Major Richard Winters, weltbekannt geworden durch die Kriegsserie „Band of Brothers“, ist tot. Der frühere Offizier starb bereits am 2. Jänner im Alter von 92 Jahren, wie die Zeitungen seines Heimatortes Hershey bei Lancaster in Pennsylvania gestern berichteten. „Dick“ Winters hatte 1944 an der Landung der Alliierten in der Normandie teilgenommen und seine „Easy“-Company bis zum Kriegsende geführt.

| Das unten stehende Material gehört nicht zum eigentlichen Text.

This is an optimization exercise on Yosys and OpenROAD, whose aim is small area and a short achievable clock period, not a production implementation.
Only simulation tests tie the RTL to the original design; equivalence was not proved.
Power is estimated from default activity; no workload was simulated.

==> 10-17: inputs <==
==> flow/design.v <==
package instr_memory_loadable_pkg;
  localparam int INSTR_W_DEF = 8;
  localparam int ADDR_W_DEF  = 8;
  localparam int DEPTH_DEF   = 256;
  localparam int N_CORES_DEF = 4;
  localparam logic [7:0] OP_IDLE      = 8'd0;
  localparam logic [7:0] OP_LDAC      = 8'd4;
  localparam logic [7:0] OP_LDACM     = 8'd8;
  localparam logic [7:0] OP_STAC      = 8'd11;
  localparam logic [7:0] OP_CLAC      = 8'd19;
  localparam logic [7:0] OP_MOVR      = 8'd20;
  localparam logic [7:0] OP_MVACRT    = 8'd36;
  localparam logic [7:0] OP_ADD       = 8'd37;
  localparam logic [7:0] OP_MUL       = 8'd38;
  localparam logic [7:0] OP_SUB       = 8'd39;
  localparam logic [7:0] OP_INC       = 8'd40;
  localparam logic [7:0] OP_DEC       = 8'd41;
  localparam logic [7:0] OP_JPNZ      = 8'd42;
  localparam logic [7:0] OP_ENDOP     = 8'd46;
  localparam logic [7:0] OP_MOVRCOL1  = 8'd47;
  localparam logic [7:0] OP_MOVRCOL2  = 8'd48;
  localparam logic [7:0] OP_MVACRCOL1 = 8'd49;
  localparam logic [7:0] OP_MVACRCOL2 = 8'd50;
  localparam logic [7:0] OP_XOROP     = 8'd51;
  typedef enum logic [1:0] {
    ST_IDLE = 2'd0,
    ST_LOAD = 2'd1,
    ST_DONE = 2'd2
  } load_state_e;
endpackage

Zuerst hatte ihn das auf seinen Erinnerungen beruhende Buch „Band of Brothers“ in der englischsprachigen Welt bekanntgemacht. Durch die von Tom Hanks und Steven Spielberg produzierte Mini-TV-Serie, in der er von Damian Lewis gespielt wurde, wurde er 2001 weltberühmt.

„Fühle mich nicht als Held“

Noch als Hauptmann war der Fallschirmjäger über der Normandie abgesprungen. Unter schweren Verlusten kämpfte sich seine Einheit bis nach Bayern vor. Eine seiner der letzten Aktionen im Krieg war die Einnahme von Hitlers Berghof auf dem Obersalzberg. Von seiner Kompanie leben noch 36 Männer, der älteste ist 94.

„Sie werden von den Soldaten, die unter ihnen gedient haben, immer geliebt und nie vergessen werden“, zitieren Zeitungen jetzt aus einem Brief, den ein Soldat 1945 an Winters schrieb. „Ich würde Ihnen in die Hölle folgen.“ Winters selbst hatte sich nie als Einzelkämpfer sehen wollen. „Ich fühle mich nicht als Held“, hatte er noch 2008 der dpa gesagt, „aber ich habe in einer Kompanie von Helden gedient“.